Pubblicità e privacy: la Corte dei Diritti dell’Uomo promuove i giudici tedeschi

18 maggio 2015

di Federico Unnia


Con due recenti pronunce (entrambe emesse in data 19 febbraio 2015, cause n. 53495/09 e n. 53649/09), la Corte Europea dei Diritti dell’Uomo è intervenuta sui rapporti fra art. 8 (che sancisce il diritto di ogni individuo al rispetto della vita privata) e art. 10 (che sancisce il diritto alla libertà di espressione e che, secondo la giurisprudenza della Corte, si applica anche alla comunicazione pubblicitaria) della Convenzione Europea dei Diritti dell’Uomo. Le pronunce riguardano i casi giudiziari seguiti alla pubblicazione in Germania di due annunci pubblicitari a favore delle sigarette Lucky Strike, che riprendevano in maniera umoristica episodi pubblici dei quali erano stati protagonisti, rispettivamente, il musicista e produttore artistico Dieter Bohlen e il nobile Ernst August von Hannover, noto sia per essere il marito di Caroline di Monaco sia per il suo carattere irascibile. Dieter Bohlen aveva scritto un libro sui retroscena dell’ambiente artistico, alcune parti del quale tuttavia erano state  eliminate per ordine dell’autorità giudiziaria.

La British American Tobacco aveva pubblicato un annuncio che mostrava due pacchetti di Lucky Strike, ad uno dei quali era appoggiato un pennarello nero. Seguiva una frase, parzialmente cancellata col pennarello, che suonava così: “Guarda, caro Dieter, come si scrivono facilmente dei super libri”. L’altro soggetto riguardava Ernst August von Hannover che aveva aggredito un cameraman che stazionava davanti alla sua residenza e, qualche tempo dopo, il gestore di una discoteca col quale aveva avuto da ridire. L’annuncio pubblicato da BAT mostrava un pacchetto di Lucky Strike accartocciato, con la scritta: “E’ stato Ernst?
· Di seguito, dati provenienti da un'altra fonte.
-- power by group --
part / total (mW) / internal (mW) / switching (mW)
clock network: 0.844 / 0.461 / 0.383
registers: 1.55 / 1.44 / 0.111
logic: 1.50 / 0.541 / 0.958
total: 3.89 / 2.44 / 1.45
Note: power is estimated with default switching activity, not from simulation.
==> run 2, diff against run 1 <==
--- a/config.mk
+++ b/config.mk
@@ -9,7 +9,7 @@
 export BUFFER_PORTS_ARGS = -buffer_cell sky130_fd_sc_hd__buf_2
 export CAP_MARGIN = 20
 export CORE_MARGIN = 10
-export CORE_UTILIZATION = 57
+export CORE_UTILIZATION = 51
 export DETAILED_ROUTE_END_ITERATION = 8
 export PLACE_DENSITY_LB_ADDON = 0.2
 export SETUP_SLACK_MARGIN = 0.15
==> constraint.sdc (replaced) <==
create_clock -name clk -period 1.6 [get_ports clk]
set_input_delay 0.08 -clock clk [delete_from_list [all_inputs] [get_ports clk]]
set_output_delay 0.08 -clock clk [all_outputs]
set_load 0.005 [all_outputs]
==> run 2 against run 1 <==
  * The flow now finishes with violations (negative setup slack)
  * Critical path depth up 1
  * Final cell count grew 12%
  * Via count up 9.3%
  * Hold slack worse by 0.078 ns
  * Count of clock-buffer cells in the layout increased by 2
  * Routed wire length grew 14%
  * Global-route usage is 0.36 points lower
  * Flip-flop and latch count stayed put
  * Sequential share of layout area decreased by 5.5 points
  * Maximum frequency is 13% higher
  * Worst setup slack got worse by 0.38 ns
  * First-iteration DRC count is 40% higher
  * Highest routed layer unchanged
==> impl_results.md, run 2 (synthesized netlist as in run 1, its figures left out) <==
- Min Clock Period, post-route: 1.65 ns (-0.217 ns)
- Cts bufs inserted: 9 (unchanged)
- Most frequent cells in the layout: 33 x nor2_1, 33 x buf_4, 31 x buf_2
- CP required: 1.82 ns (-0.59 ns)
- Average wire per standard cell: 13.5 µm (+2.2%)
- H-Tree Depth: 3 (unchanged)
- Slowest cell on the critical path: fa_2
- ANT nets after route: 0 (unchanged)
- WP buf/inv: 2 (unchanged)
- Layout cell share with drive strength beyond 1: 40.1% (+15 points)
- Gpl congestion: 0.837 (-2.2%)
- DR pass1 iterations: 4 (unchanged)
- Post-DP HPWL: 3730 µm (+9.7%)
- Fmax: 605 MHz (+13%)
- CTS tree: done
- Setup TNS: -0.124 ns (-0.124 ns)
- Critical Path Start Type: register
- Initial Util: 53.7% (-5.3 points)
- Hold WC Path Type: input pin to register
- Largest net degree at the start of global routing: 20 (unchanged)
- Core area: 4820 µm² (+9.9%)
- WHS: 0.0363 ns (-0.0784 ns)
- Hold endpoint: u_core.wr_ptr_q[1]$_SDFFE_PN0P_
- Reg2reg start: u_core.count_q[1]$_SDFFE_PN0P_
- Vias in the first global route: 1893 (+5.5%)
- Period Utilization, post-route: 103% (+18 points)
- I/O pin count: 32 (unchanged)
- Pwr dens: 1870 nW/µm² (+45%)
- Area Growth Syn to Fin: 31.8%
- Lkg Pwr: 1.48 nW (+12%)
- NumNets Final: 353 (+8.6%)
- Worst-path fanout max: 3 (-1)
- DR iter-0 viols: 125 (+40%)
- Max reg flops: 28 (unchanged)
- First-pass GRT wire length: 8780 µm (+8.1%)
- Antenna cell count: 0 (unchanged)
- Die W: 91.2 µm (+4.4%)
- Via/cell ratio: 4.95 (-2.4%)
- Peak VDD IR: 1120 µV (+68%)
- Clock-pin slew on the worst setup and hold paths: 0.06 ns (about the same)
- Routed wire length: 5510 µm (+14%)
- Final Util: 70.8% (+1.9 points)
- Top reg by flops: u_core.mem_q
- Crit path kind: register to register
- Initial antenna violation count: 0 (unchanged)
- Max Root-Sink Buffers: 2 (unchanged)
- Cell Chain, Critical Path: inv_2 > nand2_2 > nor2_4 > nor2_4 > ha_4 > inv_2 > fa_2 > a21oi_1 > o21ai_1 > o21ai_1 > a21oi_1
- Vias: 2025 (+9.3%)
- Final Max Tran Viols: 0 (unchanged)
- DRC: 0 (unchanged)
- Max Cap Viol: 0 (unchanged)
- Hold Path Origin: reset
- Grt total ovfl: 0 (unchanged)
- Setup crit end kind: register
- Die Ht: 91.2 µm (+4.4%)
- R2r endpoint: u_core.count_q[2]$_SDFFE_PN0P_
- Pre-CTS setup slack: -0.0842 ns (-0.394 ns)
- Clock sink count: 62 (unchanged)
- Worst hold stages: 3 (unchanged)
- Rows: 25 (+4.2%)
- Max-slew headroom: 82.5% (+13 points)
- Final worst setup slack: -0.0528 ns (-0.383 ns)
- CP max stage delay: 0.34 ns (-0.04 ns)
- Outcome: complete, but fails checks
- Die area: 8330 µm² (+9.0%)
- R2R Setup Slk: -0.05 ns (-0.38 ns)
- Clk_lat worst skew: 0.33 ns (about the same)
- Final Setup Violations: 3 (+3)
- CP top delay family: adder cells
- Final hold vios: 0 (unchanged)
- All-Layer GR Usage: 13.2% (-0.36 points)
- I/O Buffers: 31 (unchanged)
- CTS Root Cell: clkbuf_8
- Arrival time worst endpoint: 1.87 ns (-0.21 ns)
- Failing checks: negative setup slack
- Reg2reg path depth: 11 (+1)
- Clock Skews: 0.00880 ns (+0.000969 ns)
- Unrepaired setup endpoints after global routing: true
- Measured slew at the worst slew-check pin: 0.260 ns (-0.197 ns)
$ cat config.mk
export PLATFORM = sky130hd
export DESIGN_NAME = sign_bit_cost_cg
export DESIGN_NICKNAME = d
export VERILOG_FILES = /design/src/rtl/sign_bit_cost_cg.sv
export SDC_FILE = /design/constraint.sdc
export NUM_CORES = 1
export LEC_CHECK = 0
export CORE_MARGIN = 3
export CORE_UTILIZATION = 30
export DETAILED_ROUTE_END_ITERATION = 8
export GPL_ROUTABILITY_DRIVEN = 0
export PLACE_DENSITY = 0.59
export SYNTH_ARGS = -nofsm -noshare
export SYNTH_HDL_FRONTEND = slang
export SYNTH_SLANG_ARGS = --single-unit
export TNS_END_PERCENT = 100
$ cat constraint.sdc
create_clock -name clk -period 4.6 [get_ports clk]
set_input_delay 0.92 -clock clk [delete_from_list [all_inputs] [get_ports clk]]
set_output_delay 0.92 -clock clk [all_outputs]
set_load 0.005 [all_outputs]
$ cat src/rtl/sign_bit_cost_cg.sv
// sign_bit_cost_cg: per-CG sign bypass-bin cost with sign-data-hiding (start edge -> CG_SIZE coef beats -> done pulse with num_signs/sign_hidden/sign_bit_cost)
module sign_bit_cost_cg #(
  parameter int IEP_RATE   = 32768,
  parameter int COEF_W     = 16,
  parameter int CG_SIZE    = 16,
  parameter int COST_W     = 32,
  parameter int SBH_THRESH = 4,
  localparam int NZ_W      = $clog2(CG_SIZE + 1),
  localparam int POS_W     = $clog2(CG_SIZE)
) (
  input  logic              clk,
  input  logic              rst_n,
  input  logic              start,
  input  logic              sbh_en,
  input  logic              coef_valid,
  output logic              coef_ready,
  input  logic [COEF_W-1:0] coef_level,
  output logic [COST_W-1:0] sign_bit_cost,
  output logic [NZ_W-1:0]   num_signs,
  output logic              sign_hidden,
  output logic              done,
  output logic              busy
);
  localparam logic [1:0] IDLE = 2'd0, ACCUM = 2'd1, CALC = 2'd2, DONE = 2'd3;
  if (64'(CG_SIZE) * 64'(IEP_RATE) >= (64'd1 << COST_W)) begin : g_bad_cost_w
    $error("sign_bit_cost_cg: COST_W too small for CG_SIZE*IEP_RATE");
  end
  logic [1:0]       state;
  logic             start_d, start_q, seen, sbh_lat, hid;
  logic [POS_W-1:0] pos, first_pos, last_pos;
  logic [NZ_W-1:0]  nz_cnt, n_code;
  logic [COST_W-1:0] cost;
  always_comb begin
    start_q = start & ~start_d;
    hid     = sbh_lat && nz_cnt != '0 && 32'(last_pos - first_pos) >= SBH_THRESH;
    n_code  = nz_cnt - NZ_W'(hid);
    cost    = COST_W'(n_code) * COST_W'(IEP_RATE);
  end
  assign coef_ready = state == ACCUM;
  assign done       = state == DONE;
  assign busy       = state == ACCUM || state == CALC;
  always_ff @(posedge clk or negedge rst_n) begin
    if (!rst_n) begin
      state         <= IDLE;
      start_d       <= 1'b0;
      pos           <= '0;
      nz_cnt        <= '0;
      first_pos     <= '0;
      last_pos      <= '0;
      seen          <= 1'b0;
      sbh_lat       <= 1'b0;
      sign_bit_cost <= '0;
      num_signs     <= '0;
      sign_hidden   <= 1'b0;
    end else begin
      start_d <= start;
      if ((state == IDLE || state == DONE) && start_q) begin
        state   <= ACCUM;
        pos     <= '0;
        nz_cnt  <= '0;
        seen    <= 1'b0;
        sbh_lat <= sbh_en;
      end else begin
        case (state)
          ACCUM: if (coef_valid) begin
            if (coef_level != '0) begin
              nz_cnt   <= nz_cnt + 1'b1;
              last_pos <= pos;
              if (!seen) begin
                first_pos <= pos;
                seen      <= 1'b1;
              end
            end
            pos <= pos + 1'b1;
            if (pos == POS_W'(CG_SIZE - 1)) state <= CALC;
          end
          CALC: begin
            sign_hidden   <= hid;
            num_signs     <= n_code;
            sign_bit_cost <= cost;
            state         <= DONE;
          end
          DONE: state <= IDLE;
          default: state <= IDLE;
        endcase
      end
    end
  end
endmodule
Oppure August?”. I giudici tedeschi avevano inibito l’ulteriore diffusione dei due annunci, ma non avevano riconosciuto ai due personaggi alcun risarcimento danni, sul presupposto che i rispettivi annunci traevano spunto da episodi di cronaca, largamente noti al pubblico, e che – non essendo stata posta in essere alcuna identificazione fra i personaggi pubblici evocati e il prodotto pubblicizzato – non era stata lesa la componente patrimoniale del diritto della personalità.
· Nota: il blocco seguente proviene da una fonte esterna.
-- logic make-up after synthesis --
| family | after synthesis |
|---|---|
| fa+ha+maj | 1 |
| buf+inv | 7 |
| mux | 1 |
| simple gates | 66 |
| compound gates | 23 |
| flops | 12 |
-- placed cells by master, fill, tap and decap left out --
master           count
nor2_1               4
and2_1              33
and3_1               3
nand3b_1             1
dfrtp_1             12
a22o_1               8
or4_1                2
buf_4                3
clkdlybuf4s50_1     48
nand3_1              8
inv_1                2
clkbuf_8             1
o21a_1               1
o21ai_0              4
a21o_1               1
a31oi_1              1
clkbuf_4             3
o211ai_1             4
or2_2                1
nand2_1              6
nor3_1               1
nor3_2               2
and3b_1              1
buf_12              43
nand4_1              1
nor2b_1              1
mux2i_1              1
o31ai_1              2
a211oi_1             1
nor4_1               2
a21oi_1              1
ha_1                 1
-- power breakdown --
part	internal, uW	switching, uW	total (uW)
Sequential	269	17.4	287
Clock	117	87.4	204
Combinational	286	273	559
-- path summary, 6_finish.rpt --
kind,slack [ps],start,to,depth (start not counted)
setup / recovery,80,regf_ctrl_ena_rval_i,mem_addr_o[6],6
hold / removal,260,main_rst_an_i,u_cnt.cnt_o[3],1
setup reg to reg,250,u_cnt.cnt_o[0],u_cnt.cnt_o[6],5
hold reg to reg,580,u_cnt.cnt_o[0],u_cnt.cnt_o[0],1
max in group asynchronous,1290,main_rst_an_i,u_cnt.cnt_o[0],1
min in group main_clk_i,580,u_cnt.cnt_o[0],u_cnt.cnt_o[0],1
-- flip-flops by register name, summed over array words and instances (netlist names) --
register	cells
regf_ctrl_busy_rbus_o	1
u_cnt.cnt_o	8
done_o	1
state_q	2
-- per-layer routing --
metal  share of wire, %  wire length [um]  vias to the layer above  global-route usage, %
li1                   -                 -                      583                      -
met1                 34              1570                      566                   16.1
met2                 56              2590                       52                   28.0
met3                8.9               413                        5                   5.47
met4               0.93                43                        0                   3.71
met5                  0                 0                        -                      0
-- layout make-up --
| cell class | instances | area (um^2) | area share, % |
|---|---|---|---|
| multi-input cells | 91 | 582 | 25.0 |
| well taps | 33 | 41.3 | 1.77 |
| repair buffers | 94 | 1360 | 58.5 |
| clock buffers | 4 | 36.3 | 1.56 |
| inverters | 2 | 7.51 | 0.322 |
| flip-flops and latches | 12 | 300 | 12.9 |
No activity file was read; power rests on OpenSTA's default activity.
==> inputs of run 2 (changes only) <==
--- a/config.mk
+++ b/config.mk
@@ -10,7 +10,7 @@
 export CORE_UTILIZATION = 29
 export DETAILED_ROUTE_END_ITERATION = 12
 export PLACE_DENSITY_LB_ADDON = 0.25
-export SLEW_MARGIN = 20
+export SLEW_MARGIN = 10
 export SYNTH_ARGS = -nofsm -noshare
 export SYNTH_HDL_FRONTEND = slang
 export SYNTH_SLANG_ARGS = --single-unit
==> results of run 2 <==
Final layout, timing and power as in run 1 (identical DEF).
<file path="config.mk">
export PLATFORM = sky130hd
export DESIGN_NAME = ssd1306_spi_arbiter_flat
export DESIGN_NICKNAME = d
export VERILOG_FILES = /design/src/rtl/ssd1306_pkg.sv /design/src/rtl/ssd1306_spi_arbiter_if.sv /design/src/rtl/ssd1306_arb_timer.sv /design/src/rtl/ssd1306_spi_arbiter.sv /design/src/flat_wrapper.sv
export SDC_FILE = /design/constraint.sdc
export NUM_CORES = 1
export LEC_CHECK = 0
export ABC_AREA = 1
export CAP_MARGIN = 20
export CORE_MARGIN = 2
export CORE_UTILIZATION = 25
export CTS_CLUSTER_SIZE = 14
export DETAILED_ROUTE_END_ITERATION = 16
export DONT_BUFFER_PORTS = 1
export GPL_TIMING_DRIVEN = 0
export MAX_ROUTING_LAYER = met4
export PLACE_DENSITY = 0.37
export RECOVER_POWER = 100
export SLEW_MARGIN = 20
export SYNTH_ARGS = -nofsm -noshare
export SYNTH_HDL_FRONTEND = slang
export SYNTH_SLANG_ARGS = --single-unit
</file>
<file path="constraint.sdc">
create_clock -name clk -period 2.3 [get_ports clk]
set_clock_uncertainty 0.1 [all_clocks]
set_input_delay 0.46 -clock clk [delete_from_list [all_inputs] [get_ports clk]]
set_output_delay 0.46 -clock clk [all_outputs]
set_load 0.01 [all_outputs]
</file>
I due interessati, non contenti del pronunciamento, avevano avanzato  ricorso alla Corte Europea dei Diritti dell’Uomo. Con le due sentenze ricordate, la Corte ha esaminato l’operato dei giudici tedeschi alla luce dei criteri enunciati nella sua precedente giurisprudenza sul delicato punto del  contemperamento fra diritto al rispetto della vita privata e diritto alla libertà di espressione, concludendo  che gli annunci avevano fatto riferimento ad episodi largamente noti al pubblico, e che – trattandoli in maniera umoristica – avevano in qualche modo contribuito al dibattito pubblico che si era sviluppato intorno ad essi. Inoltre, i protagonisti erano personaggi noti al pubblico, e dunque non potevano pretendere lo stesso grado di rispetto della vita privata del quale potevano godere le persone comuni; infine, gli annunci non proponevano un’immagine offensiva o degradante dei personaggi interessati. La Corte ha quindi ritenuto che i giudici tedeschi avessero attuato un equo bilanciamento fra il diritto al rispetto della vita privata e il diritto alla libertà di espressione.